Scientific Research and Essays

  • Abbreviation: Sci. Res. Essays
  • Language: English
  • ISSN: 1992-2248
  • DOI: 10.5897/SRE
  • Start Year: 2006
  • Published Articles: 2768

Full Length Research Paper

Artificial neural network for structural behavior prediction of RC one-way slab strengthened by CFRP

  S. V. Razavi*, M. H. Ayazi and P. Mohammadi    
Department of Civil Engineering, Islamic Azad University, Dezful Branch, Iran.
Email: [email protected]

  •  Accepted: 28 September 2011
  •  Published: 09 November 2011

Abstract

 

In this project, 6 Reinforced Concrete (RC) slabs with various length and thickness of carbon fiber reinforced polymer (CFRP) in comparison with the plain RC slab have been used to generate Artificial Neural Networks (ANNs) for structural behavior prediction.
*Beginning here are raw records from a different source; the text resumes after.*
<file path="src/arc_params.svh">
// Purpose: constants for the read/convert host controller
// Assumes: 100 MHz clock
// Notes: times in ns, cycle counts derived from them
`ifndef ARC_PARAMS_SVH
`define ARC_PARAMS_SVH
`define ARC_CLK_PERIOD_NS 10
`define ARC_CONV_TIME_NS 2500
`define ARC_CONV_CYC ((`ARC_CONV_TIME_NS + `ARC_CLK_PERIOD_NS - 1) / `ARC_CLK_PERIOD_NS)
`define ARC_SPACING_NS 2500
`define ARC_SPACING_CYC ((`ARC_SPACING_NS + `ARC_CLK_PERIOD_NS - 1) / `ARC_CLK_PERIOD_NS)
`define ARC_ACCESS_NS 200
`define ARC_ACCESS_CYC ((`ARC_ACCESS_NS + `ARC_CLK_PERIOD_NS - 1) / `ARC_CLK_PERIOD_NS)
`define ARC_TIMEOUT_NS 10000
`define ARC_TIMEOUT_CYC ((`ARC_TIMEOUT_NS + `ARC_CLK_PERIOD_NS - 1) / `ARC_CLK_PERIOD_NS)
`define ARC_RESULT_RST 8'h00
`endif

</file>
<file path="src/arc_pkg.sv">
// Purpose: types for the read/convert host controller
// Assumes: 8-bit result, up to 3 address bits
// Notes: none
package arc_pkg;
  typedef enum logic [2:0] {ST_IDLE, ST_SETUP, ST_WAIT0, ST_PULSE1, ST_GAP} arc_state_e;
  typedef struct packed {
    logic mode1;
    logic [2:0] channel;
  } arc_req_s;
  typedef struct packed {
    logic [7:0] data;
    logic [2:0] channel;
    logic mode1;
    logic timeout;
  } arc_res_s;
endpackage

</file>
<file path="src/arc_skid_buf.sv">
// Purpose: two-entry buffer on the result path
// Assumes: single clock, synchronous reset
// Notes: in_ready is low only when both entries are taken
`timescale 1ns/1ps
`default_nettype none
module arc_skid_buf #(
  parameter int WIDTH = 13,
  parameter int DEPTH = 2
) (
  input wire logic clk,
  input wire logic sys_rst,
  input wire logic clkEn,
  input wire logic inValid,
  output logic inReady,
  input wire logic [WIDTH-1:0] inData,
  output logic outValid,
  input wire logic outReady,
  output logic [WIDTH-1:0] outData
);
  localparam int AW = (DEPTH > 1) ? $clog2(DEPTH) : 1;
  logic [WIDTH-1:0] mem_r [DEPTH];
  logic [AW-1:0] wrPtr_r;
  logic [AW-1:0] rdPtr_r;
  logic [AW:0] count_r;
  wire doWr = inValid && inReady;
  wire doRd = outValid && outReady;
  assign inReady = (count_r != (AW+1)'(DEPTH));
  assign outValid = (count_r != '0);
  assign outData = mem_r[rdPtr_r];
  // storage, one flip-flop row per entry
  always_ff @(posedge clk) begin
    if (clkEn && doWr) begin
      mem_r[wrPtr_r] <= inData;
    end
  end
  // pointers wrap at depth so non-power-of-two depths work
  always_ff @(posedge clk) begin
    if (sys_rst) begin
      wrPtr_r <= '0;
      rdPtr_r <= '0;
      count_r <= '0;
    end else if (clkEn) begin
      if (doWr) wrPtr_r <= (wrPtr_r == AW'(DEPTH-1)) ? '0 : wrPtr_r + 1'b1;
      if (doRd) rdPtr_r <= (rdPtr_r == AW'(DEPTH-1)) ? '0 : rdPtr_r + 1'b1;
      count_r <= count_r + (AW+1)'(doWr) - (AW+1)'(doRd);
    end
  end
endmodule // arc_skid_buf
`default_nettype wire

</file>
<file path="src/arc_host_ctrl.sv">
// Purpose: host controller driving a self-timed multi-channel ADC over its bus pins
// Assumes: 100 MHz clk; device pins asynchronous to clk; open-drain wait pulled up outside
// Notes: one request makes one read strobe; results leave through a two-entry buffer
// Function
// - mode follows read strobe length: held through conversion is mode 0
// - in mode 0 host keeps read low until conversion finishes
// - mode 0 host stretches its read until wait request releases
// - mode 1 host leaves at least 2.5us between reads
// - host drives select low to address the device
`timescale 1ns/1ps
`default_nettype none
`include "arc_params.svh"
module arc_host_ctrl #(
  parameter int ADDR_W = 3,
  parameter int BUF_DEPTH = 2,
  parameter int TIMEOUT_CYC = `ARC_TIMEOUT_CYC
) (
  input wire logic clk,
  input wire logic sys_rst,
  input wire logic clkEn,
  // user request side
  input wire logic reqValid,
  output logic reqReady,
  input wire arc_pkg::arc_req_s reqData,
  // user result side
  output logic resValid,
  input wire logic resReady,
  output arc_pkg::arc_res_s resData,
  // device pins
  output logic selectN,
  output logic readN,
  output logic [ADDR_W-1:0] channelSelect,
  input wire logic [7:0] resultBus,
  input wire logic doneN,
  input wire logic waitReqN
);
  import arc_pkg::*;
  localparam int CW = 16;
  localparam logic [CW-1:0] CONV_CYC = CW'(`ARC_CONV_CYC);
  localparam logic [CW-1:0] SPACE_CYC = CW'(`ARC_SPACING_CYC);
  localparam logic [CW-1:0] ACC_CYC = CW'(`ARC_ACCESS_CYC);
  localparam logic [CW-1:0] TO_CYC = CW'(TIMEOUT_CYC);

  arc_state_e state_r, state_nxt;
  logic [CW-1:0] cnt_r, cnt_nxt;
  logic [CW-1:0] gap_r;
  logic selectN_r, readN_r;
  logic [ADDR_W-1:0] chan_r;
  logic mode1_r, timeout_r;
  logic [7:0] dataCap_r;
  logic [2:0] chanCap_r;
  logic capValid_r;
  logic doneArm_r;
  logic bufInReady;
  logic [9:0] sync1_r, sync2_r;

  // two-stage synchronisers for every device pin read by logic
  always_ff @(posedge clk) begin
    if (sys_rst) begin
      sync1_r <= 10'h3FF;
      sync2_r <= 10'h3FF;
    end else if (clkEn) begin
      sync1_r <= {resultBus, doneN, waitReqN};
      sync2_r <= sync1_r;
    end
  end
  wire [7:0] resultSync = sync2_r[9:2]; // bit 7 is the msb
  wire doneSyncN = sync2_r[1];
  wire waitSyncN = sync2_r[0];

  // a mode 0 read ends when wait releases or done falls, whichever shows first
  wire convOver = waitSyncN || (doneArm_r && !doneSyncN);
  wire cntDone = (cnt_r == '0);
  wire gapOk = (gap_r == '0);
  assign reqReady = (state_r == ST_IDLE) && gapOk;
  wire startReq = reqValid && reqReady;

  // next-state logic
  always_comb begin
    state_nxt = state_r;
    cnt_nxt = cntDone ? cnt_r : cnt_r - 1'b1;
    case (state_r)
      ST_IDLE: begin
        if (startReq) begin
          state_nxt = ST_SETUP;
        end
      end
      ST_SETUP: begin
        // address settles one cycle before the strobes fall, captured on their fall
        state_nxt = mode1_r ? ST_PULSE1 : ST_WAIT0;
        cnt_nxt = mode1_r ? ACC_CYC : TO_CYC;
      end
      ST_WAIT0: begin
        // read held low through the conversion
        if ((convOver && !cntDone && cnt_r < TO_CYC - ACC_CYC) || cntDone) begin
          state_nxt = bufInReady ? ST_GAP : ST_WAIT0;
        end
      end
      ST_PULSE1: begin
        // short strobe: previous result already on the bus
        if (cntDone && bufInReady) begin
          state_nxt = ST_GAP;
        end
      end
      ST_GAP: begin
        state_nxt = ST_IDLE;
      end
      default: begin
        state_nxt = ST_IDLE;
      end
    endcase
  end

  wire inRead = (state_r == ST_WAIT0) || (state_r == ST_PULSE1);
  wire leaving = inRead && (state_nxt == ST_GAP);

  // done only counts once it has been seen high inside this read: a flag left low by an
  // earlier pipelined conversion stays low until the strobes rise and would end the read at once
  always_ff @(posedge clk) begin
    if (sys_rst) begin
      doneArm_r <= 1'b0;
    end else if (clkEn) begin
      if (state_r == ST_SETUP) begin
        doneArm_r <= 1'b0;
      end else if (inRead && doneSyncN) begin
        doneArm_r <= 1'b1;
      end
    end
  end

  // state, counters and pin registers
  always_ff @(posedge clk) begin
    if (sys_rst) begin
      state_r <= ST_IDLE;
      cnt_r <= '0;
      selectN_r <= 1'b1;
      readN_r <= 1'b1;
    end else if (clkEn) begin
      state_r <= state_nxt;
      cnt_r <= cnt_nxt;
      // select and read fall together so the device starts a conversion
      selectN_r <= !(state_nxt == ST_WAIT0 || state_nxt == ST_PULSE1);
      readN_r <= !(state_nxt == ST_WAIT0 || state_nxt == ST_PULSE1);
    end
  end

  // spacing between reads covers a whole conversion, so a mode 1 read never cuts one short
  always_ff @(posedge clk) begin
    if (sys_rst) begin
      gap_r <= '0;
    end else if (clkEn) begin
      if (state_r == ST_SETUP) begin
        gap_r <= (SPACE_CYC > CONV_CYC) ? SPACE_CYC : CONV_CYC;
      end else if (!gapOk) begin
        gap_r <= gap_r - 1'b1;
      end
    end
  end

  // request capture; address n picks input n+1 on the device
  always_ff @(posedge clk) begin
    if (sys_rst) begin
      chan_r <= '0;
      mode1_r <= 1'b0;
    end else if (clkEn && startReq) begin
      chan_r <= reqData.channel[ADDR_W-1:0];
      mode1_r <= reqData.mode1;
    end
  end

  // sample the bus while the strobes are still low; device only drives then
  always_ff @(posedge clk) begin
    if (sys_rst) begin
      dataCap_r <= `ARC_RESULT_RST;
      chanCap_r <= '0;
      timeout_r <= 1'b0;
      capValid_r <= 1'b0;
    end else if (clkEn) begin
      capValid_r <= leaving;
      if (leaving) begin
        dataCap_r <= resultSync; // both nibbles, straight binary
        chanCap_r <= 3'(chan_r);
        timeout_r <= (state_r == ST_WAIT0) && !convOver;
      end
    end
  end

  // buffer absorbs a stalled consumer; the read is held until it has room
  arc_skid_buf #(.WIDTH($bits(arc_res_s)), .DEPTH(BUF_DEPTH)) u_buf (
    .clk(clk),
    .sys_rst(sys_rst),
    .clkEn(clkEn),
    .inValid(capValid_r),
    .inReady(bufInReady),
    .inData({dataCap_r, chanCap_r, mode1_r, timeout_r}),
    .outValid(resValid),
    .outReady(resReady),
    .outData(resData)
  );

  // wait request drops with select in mode 1 and is simply ignored there
  assign selectN = selectN_r;
  assign readN = readN_r;
  assign channelSelect = chan_r;
endmodule // arc_host_ctrl
`default_nettype wire

</file>
<file path="config.mk">
export PLATFORM = sky130hd
export DESIGN_NAME = arc_host_ctrl
export DESIGN_NICKNAME = d
export VERILOG_FILES = /design/src/arc_pkg.sv /design/src/arc_skid_buf.sv /design/src/arc_host_ctrl.sv
export VERILOG_INCLUDE_DIRS = /design/src
export SDC_FILE = /design/constraint.sdc
export NUM_CORES = 1
export LEC_CHECK = 0
export ABC_CLOCK_PERIOD_IN_PS = 2920
export BUFFER_PORTS_ARGS = -buffer_cell sky130_fd_sc_hd__clkbuf_2
export CAP_MARGIN = 20
export CORE_UTILIZATION = 24
export DETAILED_ROUTE_END_ITERATION = 10
export PLACE_DENSITY_LB_ADDON = 0.08
export SYNTH_ARGS = -nofsm -noshare
export SYNTH_HDL_FRONTEND = slang
export SYNTH_SLANG_ARGS = --single-unit
</file>
<file path="constraint.sdc">
create_clock -name clk -period 2.92 [get_ports clk]
set_input_delay 0.584 -clock clk [delete_from_list [all_inputs] [get_ports clk]]
set_output_delay 0.584 -clock clk [all_outputs]
set_load 0.03 [all_outputs]
</file>
* After elaboration in Yosys (flattened, before gate mapping) *
Memories as Yosys holds them, arrays and structs flattened. A register that Yosys moved wholly into a read port is not among the register bits.
Cells that the tools add are included.

word-level totals
  register bits = 78
  memory bits (writable) = 26
  bits of input ports = 19
  output and inout port bits = 20
  logic and storage cells = 84
  memories kept = 1

cells by class
  add/subtract/negate cells = 6
  magnitude comparators = 1
  equal/unequal tests = 9
  mux-type cells = 19
  reduce and logical (&&, ||, !) cells = 32

memory list
  name         depth  bits a word  read ports  clocked after memory_dff  write ports  RTL line            source
  u_buf.mem_r  2      13           1           1                         1            arc_skid_buf.sv:21  logic [WIDTH-1:0] mem_r [DEPTH];

operator list
  cell                                                                            number
  16-bit 2-to-1 mux                                                               4
  16-bit zero test                                                                2
  16-bit by 1-bit subtractor with 16-bit output, second input constant            2
  16-bit by 10-bit less-than comparator with 1-bit output, second input constant  1
  1-bit logical AND                                                               13
  3-bit by 2-bit equality test with 1-bit output, second input constant           4
  3-bit 2-to-1 mux                                                                4
  3-bit one-hot mux with 4 select lines                                           1
  2-bit AND reduction                                                             6
  10-bit 2-to-1 mux                                                               1
  1-bit 2-to-1 mux                                                                9
  1-bit zero test                                                                 4
  1-bit logical OR                                                                4
  2-bit by 1-bit inequality test with 1-bit output, second input constant         2
  2-bit nonzero test                                                              2
  3-bit by 1-bit equality test with 1-bit output, second input constant           1
  3-bit equality test, second input constant                                      1
  3-bit zero test                                                                 1
  1-bit adder, second input constant                                              2
  2-bit by 1-bit adder with 2-bit output                                          1
  2-bit inequality test, second input constant                                    1
  2-bit by 1-bit subtractor with 2-bit output                                     1

* Logic depth before layout (Yosys ltp) *
  word-level depth = 11
  depth in mapped cells = 9
  mapped depth without buffers = 9

* Modules after synthesis *
Synthesis repeated with hierarchy kept, for this count alone.

unflattened totals
  cell total of the unflattened synthesis = 478
  area, all modules = 4672.0 um2

modules (own cells, without submodules)
  module         times used  cells an instance  area each (um2)  sequential area each (um2)
  arc_host_ctrl  1           408                3457.1           1481.4
  arc_skid_buf   1           70                 1214.9           880.8

* Least setup slack after synthesis *
OpenSTA, ideal clock, no wires.

  path type = flip-flop to flip-flop
  from = register cnt_r[10]
  to = register dataCap_r[4]
  library setup time = 0.132 ns
  arrival time = 2.019 ns
  data required time = 2.788 ns
  path slack = 0.769 ns
  stages on the path, launching flop included = 7
  clock period less this slack = 2.151 ns
  cells stage by stage = dfxtp_1 > or4_4 > or4_4 > o32a_1 > clkbuf_2 > o21ai_0 > a21oi_1

on the way
  cells in the longest elaborated chain, start to end = 10
  elaborated cells between the ends (all ways) = 13
  classes of those cells = 1 x order compare; 1 x eq/ne; 3 x mux; 8 x reduce/logical

ends and longest elaborated chain
  item                                                                                                             RTL line              source
  from (decl)                                                                                                      arc_host_ctrl.sv:45   logic [CW-1:0] cnt_r, cnt_nxt;
  from (signal assigned)                                                                                           arc_host_ctrl.sv:140  cnt_r <= cnt_nxt;
  parallel branches: the longest is 6 deep, another holds 16-bit by 10-bit less-than comparator with 1-bit output  n/a
  3-bit one-hot mux with 4 select lines *                                                                          arc_host_ctrl.sv:82   case (state_r)
  3-bit equality test *                                                                                            arc_host_ctrl.sv:115  wire leaving = inRead && (state_nxt == ST_GAP);
  1-bit logical AND *                                                                                              arc_host_ctrl.sv:115
  2-bit AND reduction (no line) *                                                                                  n/a
  to (signal assigned)                                                                                             arc_host_ctrl.sv:174  dataCap_r <= `ARC_RESULT_RST;
  to (signal assigned)                                                                                             arc_host_ctrl.sv:181  dataCap_r <= resultSync;
  to (decl)                                                                                                        arc_host_ctrl.sv:50   logic [7:0] dataCap_r;

Every way passes the cells marked *.
A chain may end at the register's enable or synchronous reset.

* Worst setup path in the final report *
  from = register gap_r[0]
  to = output port reqReady

on the way
  cells in the longest elaborated chain, start to end = 2

ends and longest elaborated chain
  item                    RTL line              source
  from (decl)             arc_host_ctrl.sv:46   logic [CW-1:0] gap_r;
  from (signal assigned)  arc_host_ctrl.sv:153  gap_r <= (SPACE_CYC > CONV_CYC) ? SPACE_CYC : CONV_CYC;
  from (signal assigned)  arc_host_ctrl.sv:155  gap_r <= gap_r - 1'b1;
  16-bit zero test        arc_host_ctrl.sv:74   wire gapOk = (gap_r == '0);
  1-bit logical AND       arc_host_ctrl.sv:75   assign reqReady = (state_r == ST_IDLE) && gapOk;
  to (decl)               arc_host_ctrl.sv:23   output logic reqReady,

No other way between the ends.

==> run summary <==
Hold-fix buffers at CTS - 0
Post-route worst setup slack - 343 ps
GRT Residual Overflow - 0
R2r startpoint - cnt_r[6]$_SDFFE_PP0P_
Filler cells - 1957
Root Driver - clkbuf_16
Mapped Cells - 473
PortBufs - 38
GRT Resource Usage Total - 12.8%
CP Capture Type - output port
Met1 Routed Length - 5860 um
Routed WL - 11700 um
Drc violations - 0
Startpoint type of the worst setup path - flip-flop
DR WL met2 - 5270 um
Hold WC Path Type - input pin to flip-flop
Adder-Cell Fraction of Synth Area - 1.63%
Ys Warns - 0
Max Cap Viol - 0
Yosys top cell by area - dfxtp_1
FF/Latch Area - 2360 sq um
Post-CTS Setup Inserts - 0
Design area - 5450 sq um
Area grow syn2layout - 17.9%
Slew Viols, Final - 0
Most area-consuming cells after synthesis - dfxtp_1 34%, edfxtp_1 17%, mux2i_1 5.4%
Clock Latency Late Sink - 350 ps
Multi-input logic area - 2070 sq um
Largest net degree at the start of global routing - 41
Share of layout cells above drive strength 1 - 19.4%
WL met3 - 361 um
# setup viols final - 0
Top-area cell type share of the netlist area - 34.3%
Sequential fraction of the synthesis area - 51.2%
# rows - 50
Post_cts resized - 0
Ys flop type - dfxtp_1
Global-route wire length before repair - 19500 um
Clock sink count - 105
Post-synthesis xor/xnor area fraction - 4.17%
Async SR Flop Fraction - 0%
Final Hold Fails - 0
Via Count - 3532
Clock transition at path regs - 80 ps
Relative slew slack - 58.9%
Nets - 536
DP Worst Slack - 603 ps
Syn_nets - 498
Netlist cell types - 55
Combinational family with the most area after synthesis - simple AND/OR/NAND/NOR gates
Core area - 18800 sq um
Die H - 141 um
Vias per Instance - 4.71
I/O pins - 39
CP arrival - 1990 ps
Compound-Gate Fraction of Synth Area - 13.3%
Initial antenna violation count - 0
Routed Antenna Nets - 0
H-tree Lvls - 3
Crit Path Category - flip-flop to output port
CTS tree - built
Hold Crit Start - waitReqN
1st-iter DRT viols - 151
Wire per inst - 15.6 um
Critical Path Fanout Max - 3
Leak - 0.00209 uW
Die extent in x - 141 um
Critical Path RT - 2340 ps
Total power - 5190 uW
FMAX - 0.388 GHz
GP Congestion - 0.746
DR top layer - met4
Vias in the first global route - 3627
P per Cell Area - 954 nW/um^2
DRT Pass-1 Iters - 5
Status - finished, final reports clean
Syn_area_per_cell - 9.76 sq um
Worst Tran Pin Value - 610 ps
Placed Instance Area - 5110 sq um
Total CTS buffers - 9
Unrepaired setup endpoints after global routing - no
Crit path from - gap_r[0]$_SDFFE_PP0P_
Minimum clock period - 2580 ps
Cell area after synthesis - 4620 sq um
Initial core utilization - 24.6%
DP Wirelength - 8150 um
Mux cell area share after synthesis - 8.59%
Antenna cell count - 0
Crit share post-route - 88.2%
Clock skew - 7.71 ps
Max Root-Sink Buffers - 2
TNS Setup - 0 ps
Post-synthesis register bit count - 105
Post-synth EDFFs - 26
DIE AREA - 19800 sq um
Peak supply drop - 0.000377 V
Simple-gate share of the synthesized area - 17.2%
## cell families (layout without fill, tap and decap cells)
family / count (synthesis) / in the layout
simple gates: 156 / 156
flops: 105 / 105
compound gates: 102 / 102
buf+inv: 44 / 87
mux: 38 / 38
xor+xnor: 22 / 22
fa+ha+maj: 6 / 6
## critical path, stage by stage, from the launching register on
cell,delay [ps]
dfxtp_1,320
inv_1,110
ha_1,160
nor4b_1,440
and2_1,210
and4_1,200
clkbuf_2,210
## routing by layer
| metal | track usage [%] | up-vias |
|---|---|---|
| li1 | - | 1775 |
| met1 | 16.7 | 1686 |
| met2 | 20.3 | 60 |
| met3 | 3.16 | 11 |
| met4 | 4.69 | 0 |
| met5 | 0 | - |
## flip-flops by register name, summed over array words and instances (netlist names), 8 cells and up, named ones only
| register | count |
|---|---|
| gap_r | 16 |
| u_buf.mem_r | 26 |
| sync2_r | 10 |
| sync1_r | 10 |
| dataCap_r | 8 |
| cnt_r | 16 |
## area by class of cell
cell class | instances | share of cell area (%)
clock inverters | 7 | 1.95
flip-flops and latches | 105 | 43.4
repair buffers | 57 | 6.11
well taps | 234 | 5.38
clock buffers | 9 | 4.14
inverters | 14 | 0.965
multi-input cells | 324 | 38.1
## cells in the mapped netlist (4+ instances only)
cell type and n:
a21oi_1 37, clkbuf_1 19, dfxtp_1 79, and2_1 5
o21ai_0 34, nor2_1 45, inv_1 14, o2111ai_1 4
nand4_1 6, nand2_1 35, mux2_2 13, nand3_1 14
buf_1 5, edfxtp_1 26, mux2i_1 25, nor3_1 8
ha_1 6, xor2_1 19, nor4_1 11, o211ai_1 6
nand2b_1 4, or2_2 5
## layout by cell type (no fill, tap or decap), types with 3 or more instances in the layout
cell,count
a21oi_1,37
and2_1,5
and3_1,3
buf_4,19
clkbuf_16,9
clkbuf_2,38
dfxtp_1,79
edfxtp_1,26
ha_1,6
inv_1,14
inv_6,3
mux2_2,13
mux2i_1,25
nand2_1,35
nand2b_1,4
nand3_1,14
nand4_1,6
nor2_1,44
nor3_1,8
nor3b_1,3
nor4_1,11
o2111ai_1,4
o211ai_1,6
o21ai_0,34
o21ai_1,3
or2_2,5
or3b_2,3
or4_1,3
xnor2_1,3
xor2_1,19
The slab dimension was 1800 × 400 × 120 mm and the length of the CFRP was 700, 1100 and 1500 mm in two different cross section area of 60 and 96 mm2. The results of this experimental work are noted in each testing process. The general regression neural network (GRNN) was the first practical approach that has applied for structural analysis prediction. The feed forward back-propagation (FFB) was the second method with a per regression method for data collection to increase the number of data for training, verifying and testing. The two used method had minimal error and maximum correlation coefficient. The amounts of MSE and RMSE in GRNN and FFB system were in the acceptable ranges. The correlation coefficient is closed to 1 for output data.

 

Key words: Artificial neural networks, carbon fiber reinforced polymer, general regression neural network, feed forward back propagation, mean squared error, root mean squared error.